This article is part of the supplement: The fallacy of coverage: uncovering disparities to improve immunization rates through evidence. The Canadian International Immunization Initiative Phase 2 (CIII2) Operational Research Grants
Assessment of factors associated with complete immunization coverage in children aged 12-23 months: a cross-sectional study in Nouna district, Burkina Faso
- Equal contributors
1 Université de Montréal, Department of Social and Preventive Medicine, Québec, Canada
2 Centre de Recherche en Santé de Nouna, Burkina Faso
3 Centre National de Recherche et de Formation sur le Paludisme, Ouagadougou, Burkina Faso
4 Dalhousie University, Bioethics, Faculty of Medicine, Halifax, Canada
5 Department of Anthropology, Université de Montréal, Québec, Canada
BMC International Health and Human Rights 2009, 9(Suppl 1):S10 doi:10.1186/1472-698X-9-S1-S10Published: 14 October 2009
The Expanded Program on Immunization (EPI) is still in need of improvement. In Burkina Faso in 2003, for example, the Nouna health district had an immunization coverage rate of 31.5%, compared to the national rate of 52%. This study identifies specific factors associated with immunization status in Nouna health district in order to advance improved intervention strategies in this district and in those with similar environmental and social contexts.
A cross-sectional study was undertaken in 41 rural communities and one semi-urban area (urban in the text). Data on 476 children aged 12 to 23 months were analyzed from a representative sample of 489, drawn from the Nouna Health Research Centre's Demographic Surveillance System (DSS) database. The vaccination history of these children was examined. The relationships between their immunization status and social, economic and various contextual variables associated with their parents and households were assessed using Chi square test, Pearson correlation and logistic regression.

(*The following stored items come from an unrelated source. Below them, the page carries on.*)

==> src/rtl/uart_pkg.sv <==
// uart_pkg
// Shared definitions for the UART transmit and (future) receive paths.
//   state_t    : serializer states, PARITY is only reachable when the
//                parity option (UART_TX_PARITY_EN) is compiled in
//   DATA_BITS  : payload bits per frame
//   IDLE_LEVEL : level of the serial line between frames
package uart_pkg;

    localparam int   DATA_BITS  = 8;
    localparam logic IDLE_LEVEL = 1'b1;

    typedef enum logic [2:0] {
        IDLE   = 3'd0,
        WAIT   = 3'd1,
        START  = 3'd2,
        DATA   = 3'd3,
        STOP   = 3'd4,
        PARITY = 3'd5
    } state_t;

endpackage

==> src/rtl/uart_baud_cnt.sv <==
// uart_baud_cnt
// Bit-period counter shared by the UART transmitter and receiver.
// Counts 0..CLK_DIV-1; never wraps on its own, the owner clears it.
// Parameters:
//   CLK_DIV : clocks per serial bit (2..65535)
//   CNT_W   : counter width, must hold CLK_DIV-1
// Ports:
//   ck     in  system clock, rising edge
//   rst    in  synchronous reset, active-low
//   i_clr  in  clear counter to 0 on the next edge
//   o_tick out high while the counter sits at CLK_DIV-1 (bit boundary)
module uart_baud_cnt #(
    parameter int CLK_DIV = 434,
    parameter int CNT_W   = 16
) (
    input  logic ck,
    input  logic rst,
    input  logic i_clr,
    output logic o_tick
);

    logic [CNT_W-1:0] r_cnt;

    always_ff @(posedge ck) begin
        if (!rst || i_clr) begin
            r_cnt <= '0;
        end else begin
            r_cnt <= r_cnt + 1'b1;
        end
    end

    assign o_tick = (r_cnt == CNT_W'(CLK_DIV - 1));

endmodule

==> src/rtl/uart_tx_drain.sv <==
// uart_tx_drain
// Serial transmit stage fed by the 16x8 byte FIFO. Pops one byte at a time
// and shifts it out LSB-first as start bit, 8 data bits, stop bit.
// Optional build macro UART_TX_PARITY_EN inserts an even-parity bit between
// the last data bit and the stop bit (frame 11 bit periods instead of 10).
// Parameters:
//   CLK_DIV : clocks per serial bit (default 434 = 50 MHz / 115200)
//   CNT_W   : bit-period counter width, must hold CLK_DIV-1
// Ports:
//   ck         in  system clock, rising edge
//   rst        in  synchronous reset, active-low
//   fifo_empty in  FIFO empty flag
//   fifo_dout  in  FIFO read data, valid the cycle after fifo_ren
//   fifo_ren   out FIFO read strobe, one-cycle pulse per byte
//   txd        out serial line, idle high
//   busy       out high from the read request until the stop bit ends
module uart_tx_drain
    import uart_pkg::*;
#(
    parameter int CLK_DIV = 434,
    parameter int CNT_W   = 16
) (
    input  logic                 ck,
    input  logic                 rst,
    input  logic                 fifo_empty,
    input  logic [DATA_BITS-1:0] fifo_dout,
    output logic                 fifo_ren,
    output logic                 txd,
    output logic                 busy
);

    localparam int IDX_W = $clog2(DATA_BITS);

    state_t               r_state;
    state_t               w_state_nxt;
    logic [DATA_BITS-1:0] r_shift;
    logic [IDX_W-1:0]     r_bit_idx;
    logic                 w_tick;
    logic                 w_cnt_clr;
    logic                 w_load;
    logic                 w_shift;
    logic                 w_last_bit;
`ifdef UART_TX_PARITY_EN
    logic                 r_parity;
`endif

    // The counter is held at zero while no bit is being timed, so START
    // always begins at count 0; at each bit boundary it is cleared again.
    uart_baud_cnt #(
        .CLK_DIV (CLK_DIV),
        .CNT_W   (CNT_W)
    ) u_baud_cnt (
        .ck     (ck),
        .rst    (rst),
        .i_clr  (w_cnt_clr),
        .o_tick (w_tick)
    );

    assign w_last_bit = (r_bit_idx == IDX_W'(DATA_BITS - 1));

    always_ff @(posedge ck) begin
        if (!rst) begin
            r_state <= IDLE;
        end else begin
            r_state <= w_state_nxt;
        end
    end

    always_ff @(posedge ck) begin
        if (!rst) begin
            r_shift   <= '0;
            r_bit_idx <= '0;
`ifdef UART_TX_PARITY_EN
            r_parity  <= 1'b0;
`endif
        end else if (w_load) begin
            r_shift   <= fifo_dout;
            r_bit_idx <= '0;
`ifdef UART_TX_PARITY_EN
            // Captured at load time because the shift register is consumed.
            r_parity  <= ^fifo_dout;
`endif
        end else if (w_shift) begin
            r_shift   <= {1'b0, r_shift[DATA_BITS-1:1]};
            r_bit_idx <= w_last_bit ? '0 : r_bit_idx + 1'b1;
        end
    end

    always_comb begin
        w_state_nxt = r_state;
        fifo_ren    = 1'b0;
        txd         = IDLE_LEVEL;
        busy        = 1'b1;
        w_load      = 1'b0;
        w_shift     = 1'b0;
        w_cnt_clr   = 1'b0;

        case (r_state)
            IDLE: begin
                busy      = 1'b0;
                w_cnt_clr = 1'b1;
                // rst gates the strobe so the FIFO is never popped in reset.
                if (!fifo_empty && rst) begin
                    fifo_ren    = 1'b1;
                    w_state_nxt = WAIT;
                end
            end
            WAIT: begin
                // FIFO read data arrives this cycle.
                w_cnt_clr   = 1'b1;
                w_load      = 1'b1;
                w_state_nxt = START;
            end
            START: begin
                txd = 1'b0;
                if (w_tick) begin
                    w_cnt_clr   = 1'b1;
                    w_state_nxt = DATA;
                end
            end
            DATA: begin
                txd = r_shift[0];
                if (w_tick) begin
                    w_cnt_clr = 1'b1;
                    w_shift   = 1'b1;
                    if (w_last_bit) begin
`ifdef UART_TX_PARITY_EN
                        w_state_nxt = PARITY;
`else
                        w_state_nxt = STOP;
`endif
                    end
                end
            end
`ifdef UART_TX_PARITY_EN
            PARITY: begin
                txd = r_parity;
                if (w_tick) begin
                    w_cnt_clr   = 1'b1;
                    w_state_nxt = STOP;
                end
            end
`endif
            STOP: begin
                if (w_tick) begin
                    w_cnt_clr   = 1'b1;
                    w_state_nxt = IDLE;
                end
            end
            default: begin
                busy        = 1'b0;
                w_cnt_clr   = 1'b1;
                w_state_nxt = IDLE;
            end
        endcase
    end

endmodule
==> config.mk <==
export PLATFORM = sky130hd
export DESIGN_NAME = uart_tx_drain
export DESIGN_NICKNAME = d
export VERILOG_FILES = /design/src/rtl/uart_pkg.sv /design/src/rtl/uart_baud_cnt.sv /design/src/rtl/uart_tx_drain.sv
export SDC_FILE = /design/constraint.sdc
export NUM_CORES = 1
export LEC_CHECK = 0
export ABC_AREA = 0
export CORE_ASPECT_RATIO = 1.1
export CORE_MARGIN = 3
export CORE_UTILIZATION = 55
export DETAILED_ROUTE_END_ITERATION = 7
export PLACE_DENSITY = 0.86
export SLEW_MARGIN = 30
export SYNTH_ARGS = -nofsm -noshare
export SYNTH_HDL_FRONTEND = slang
export SYNTH_SLANG_ARGS = --single-unit
==> constraint.sdc <==
create_clock -name ck -period 2.1 [get_ports ck]
set_input_delay 0.63 -clock ck [delete_from_list [all_inputs] [get_ports ck]]
set_output_delay 0.63 -clock ck [all_outputs]
set_load 0.1 [all_outputs]
After elaboration in Yosys (flattened, before gate mapping):

Cells that the tools add are included.

* bits in registers: 30
* bits in latches: 0
* memory bits (writable): 0
* memory bits (read-only): 0
* input bits: 11
* output and inout port bits: 3
* logic and storage cells: 45
* memories: 0

* add/subtract/negate cells: 2
* multiply operators: 0
* div/mod/pow operators: 0
* order comparisons: 0
* equality and inequality tests: 11
* shift operators: 0
* muxes and demuxes: 17
* bitwise logic cells: 1
* reductions and logical operators: 10

Operator list (count)
* 2-to-1 mux 3 bit: 6
* adder 16 x 1 -> 16 bit, second input constant: 1
* equality test 16 x 9 -> 1 bit, second input constant: 1
* 2-to-1 mux 8 bit: 2
* one-hot mux 3 bit (5 select lines): 1
* 2-to-1 mux 1 bit: 7
* equality test 3 x 2 -> 1 bit, second input constant: 2
* equality test 3 bit, second input constant: 2
* inequality test 2 x 1 -> 1 bit, second input constant: 3
* AND reduction 5 bit: 1
* inequality test 2 bit, second input constant: 2
* OR reduction 4 bit: 1
* adder 3 x 1 -> 3 bit, second input constant: 1
* equality test 3 x 1 -> 1 bit, second input constant: 1
* zero test 3 bit: 1
* OR reduction 3 bit: 1
* zero test 1 bit: 2
* one-hot mux 1 bit (2 select lines): 1
* nonzero test 2 bit: 1
* OR reduction 2 bit: 1
* logical AND 1 bit: 1
* logical OR 1 bit: 1
* NOT 1 bit: 1

Logic depth before layout (Yosys ltp):

* depth in word-level cells: 5
* gate-level depth with buffers: 8
* mapped depth without buffers: 7

Hierarchy:

From an unflattened synthesis, not the netlist that was laid out.

* cells, all modules: 167
* area, all modules: 1516.5 um2

By module, submodules not included
* uart_baud_cnt: instances 1, cells each 85, area an instance 783.3 um2
* uart_tx_drain: instances 1, cells each 82, area an instance 733.2 um2

Worst setup path after synthesis:

OpenSTA, ideal clock, no wires.

* path kind: input to output
* from: input rst
* to: output fifo_ren
* arrival time: 3.511 ns
* data required time: 1.470 ns
* setup slack: -2.041 ns
* cell stages on the path: 2
* cells stage by stage: nand2b_1 nor4_1

* word-level cells in the longest chain between the ends: 3

RTL lines
* from (decl): line uart_tx_drain.sv:24 `input logic rst,`
* logical AND 1 bit: line uart_tx_drain.sv:103 `if (!fifo_empty && rst) begin`
* 2-to-1 mux 1 bit: line uart_tx_drain.sv:103
* 2-to-1 mux 1 bit: line uart_tx_drain.sv:98 `case (r_state)`
* to (decl): line uart_tx_drain.sv:27 `output logic fifo_ren,`

No other way between the ends.

Worst setup path in the final report:

* from: register r_state[2]
* to: output busy

* word-level cells in the longest chain between the ends: 3
* elaborated cells on any way between the ends: 6

RTL lines
* from (decl): line uart_tx_drain.sv:34 `state_t r_state;`
* from (signal assigned): line uart_tx_drain.sv:65 `r_state <= w_state_nxt;`
* equality test 3 bit (tied with other cells): line uart_tx_drain.sv:98
* OR reduction 4 bit (no source line) *
* 2-to-1 mux 1 bit *: line uart_tx_drain.sv:98
* to (decl): line uart_tx_drain.sv:29 `output logic busy`

Mark *: on every way between the ends. The rest lies on a longest branch, timed or not.

==> results by group <==
Clock tree
  • Htree depth: 2
  • Clock buffer depth: 2
  • CTS sink count: 30
  • TritonCTS Buffers: 5
  • CTS root buffer: clkbuf_4
  • Cts hold-fix bufs: 0
  • TritonCTS clock tree: yes
  • Clock slew seen by the registers of the worst setup and hold paths: 0.09 ns
  • Worst-Skew Late Latency: 0.34 ns

Pwr
  • PwrDens: 1000 nW/um^2
  • Leakage dissipation: 0.637 nW
  • Final Power: 1.72 mW
  • Peak supply drop: 0.866 mV

Yosys
  • Dominant cell type by area after synthesis: dfxtp_1
  • Compound-gate portion of the synthesized area: 0.0791
  • Multiplexer share of the synthesized area: 0.0695
  • Number of enable flip-flop cells after synthesis: 0
  • Xor/xnor share of the synthesized area: 0.0851
  • Synthesis Warnings: 0
  • Largest family of logic cells by synthesized area: simple AND/OR/NAND/NOR gates
  • Post-Synthesis Cells: 156
  • Simple-gate portion of the synthesized area: 0.267
  • Avg Inst Size Synth: 9.23 um^2
  • Post-synth ARST share: 0
  • Seq cells post-synth: 30
  • Total nets after synthesis: 171
  • Synth area leaders: dfxtp_1, mux2i_1, nor2_1
  • Post-synth top area share: 0.417
  • Post-Synth Adder-Cell Area: 0.0348
  • Netlist cell types: 35
  • Seq/Total Area, Yosys: 0.417
  • Cell area after synthesis: 1440 um^2
  • Most used DFF post-synth: dfxtp_1

Global routing
  • GR Overflow Total: 0
  • Initial antenna violation count: 0
  • Largest net degree at the start of global routing: 18
  • Vias in the first global route: 1093
  • First-pass GRT wire length: 4690 um
  • GRT Overall Usage: 0.207

Finish
  • Fillers: 186
  • Layout cell share with drive strength beyond 1: 0.186
  • Nets: 191
  • Design area: 1720 um^2
  • Synth-to-Final Area Change: 19.5%
  • Ant diodes: 0
  • Final Util: 0.728
  • Fin cells: 207

Placement
  • Post-DP HPWL: 2000 um
  • IO Port Bufs: 13
  • Placer Congestion: 0.754
  • Inst Count DP: 198
  • Dpl ws: -0.175 ns
  • Placed inst area: 1640 um^2

Routing
  • Vias/cell: 5.56
  • Top sig layer: met4
  • Detailed Route WL: 2950 um
  • DRT Pass-1 Iters: 5
  • DRT iter0 DRCs: 29
  • Met2 WL: 1520 um
  • Drt wl/cell: 14.2 um
  • DRC Markers: 0
  • Met1 Wirelength: 1230 um
  • Post-DRT Antenna Nets: 0
  • Vias: 1150
  • WL met3: 143 um

STA
  • Min setup slack post-route: 0.0362 ns
  • Final Setup Violations: 0
  • Slew HR: 0.681
  • Tcrit/Tclk final: 0.983
  • Fin crit period: 2.06 ns
  • Clock Skews: 0.0115 ns
  • Fmax: 485 MHz
  • Pins over their slew limit: 0
  • Final setup TNS: 0 ns
  • Final hold slack: 0.498 ns
  • Worst slew pin tran: 0.475 ns
  • Hold Fails Final Rpt: 0

Status
  • Status: finished clean

Worst setup path
  • CP top delay family: flip-flops
  • Worst setup SP type: flop
  • Critical Path Fanout Max: 7
  • Worst EP arrival: 1.43 ns
  • Buf+Inv Stages, Crit Path: 1
  • Slowest-stage cell, CP: dfxtp_4
  • Crit path kind: flop to output port
  • Worst setup EP type: output port
  • CP cell instances: and2b_2, a21oi_2, nand2_2, buf_12
  • Largest stage delay, worst path: 0.39 ns
  • Worst Path Required: 1.47 ns

Worst hold path
  • Worst hold path type: flop to flop

Floorplan
  • Top Ports: 14
  • Core box area: 2360 um^2
  • Starting density of the core: 0.609
  • Die area: 3270 um^2
  • Die Span Y: 59.7 um
  • Die width: 54.8 um
  • Num rows: 18

Flow run
  • Max Cap Viol: 0
-- final cells by class --
| cell class | count | area [um^2] | area share |
|---|---|---|---|
| clock inverters | 2 | 12.5 | 0.00727 |
| multi-input cells | 117 | 795 | 0.462 |
| inverters | 2 | 7.51 | 0.00436 |
| repair buffers | 20 | 210 | 0.122 |
| flip-flops and latches | 30 | 607 | 0.353 |
| clock buffers | 6 | 51.3 | 0.0298 |
| well taps | 30 | 37.5 | 0.0218 |
-- per-layer routing --
layer / GRT usage / up-vias
met5: 0 / -
met4: 0.0854 / 0
li1: - / 583
met3: 0.0823 / 6
met2: 0.363 / 22
met1: 0.210 / 539
-- final timing paths --
| path | from | to | slack [ns] | depth (start not counted) |
|---|---|---|---|---|
| hold reg to reg | u_baud_cnt.r_cnt[0] | u_baud_cnt.r_cnt[0] | 0.50 | 1 |
| setup reg to reg | u_baud_cnt.r_cnt[0] | r_shift[1] | 0.23 | 6 |
| hold / removal | u_baud_cnt.r_cnt[0] | u_baud_cnt.r_cnt[0] | 0.50 | 1 |
| setup / recovery | r_state[2] | busy | 0.04 | 4 |
-- cell families (layout without fill, tap and decap cells) --
group           count (synthesis)  in the layout
fa+ha+maj                       4              4
buf+inv                         9             30
xor+xnor                       14             14
flops                          30             30
compound gates                 21             21
simple gates                   68             68
mux                            10             10
-- sequential cells by signal, summed over array words and instances, names as in the netlist --
register,count
r_shift,8
u_baud_cnt.r_cnt,16
r_state,3
r_bit_idx,3
-- synth_stat cells (2+ instances only) --
library cell  count
dfxtp_1          30
nor2_1           25
mux2i_1          10
nand2_1           9
o21ai_0           9
a21oi_1           8
xnor2_1           8
nand3_1           7
xor2_1            6
and3_1            5
nand4_1           5
ha_1              4
nand2b_1          3
and3_2            2
buf_2             2
inv_1             2
nor4_4            2
o22ai_1           2
-- worst register-to-register path, cell delays in order, from the launching register on --
cell     delay (ns)
dfxtp_1        0.41
ha_1           0.17
nor3b_1        0.27
and4_1         0.27
and3_4         0.32
mux2i_1        0.24
a21oi_1        0.10
-- where the power goes --
group | internal (mW) | total [mW] | switching, mW
clock network | 0.161 | 0.366 | 0.206
logic | 0.245 | 0.634 | 0.389
registers | 0.646 | 0.723 | 0.0771
-- repair_timing --
| item | in CTS | in global routing |
|---|---|---|
| gates resized for setup | 5 | 4 |
| endpoints found under the setup margin | 2 | 2 |
| setup buffers | 1 | 0 |
| pin swaps | 1 | 1 |
-- placed cells by master (no fill, tap or decap), types with 2 or more instances in the layout --
master / n
buf_4: 7
dlygate4sd2_1: 2
buf_12: 3
nor4_4: 3
clkdlybuf4s50_1: 8
o21ai_0: 9
mux2i_1: 10
inv_1: 2
clkbuf_4: 5
and3_2: 2
ha_1: 4
nand2b_1: 3
a21oi_1: 7
dfxtp_1: 27
nor2_1: 24
o22ai_1: 2
and3_1: 5
xor2_1: 6
nand3_1: 7
dfxtp_2: 2
xnor2_1: 8
nand2_1: 8
nand4_1: 5
No activity file was read; power rests on OpenSTA's default activity.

The total immunization coverage was 50.2% (CI, 45.71; 54.69). Parental knowledge of the preventive value of immunization was positively related to complete immunization status (p = 0.03) in rural areas. Children of parents who reported a perception of communication problems surrounding immunization had a lower immunization coverage rate (p < 0.001). No distance related difference exists in terms of complete immunization coverage within villages and between villages outside the site of the health centres. Children of non-educated fathers in rural areas have higher rates of complete immunization coverage than those in the urban area (p = 0.028). Good communication about immunization and the importance of availability of immunization booklets, as well as economic and religious factors appear to positively affect children's immunization status.
Vaccination sites in remote areas are intended to provide a greater opportunity for children to access vaccination services. These efforts, however, are often hampered by the poor economic conditions of households and insufficient communication and knowledge regarding immunization issues. While comprehensive communication may improve understanding about immunization, it is necessary that local interventions also take into account religious specificities and critical economic periods. Particular approaches that take into consideration these distinctions need to be applied in both rural and urban settings.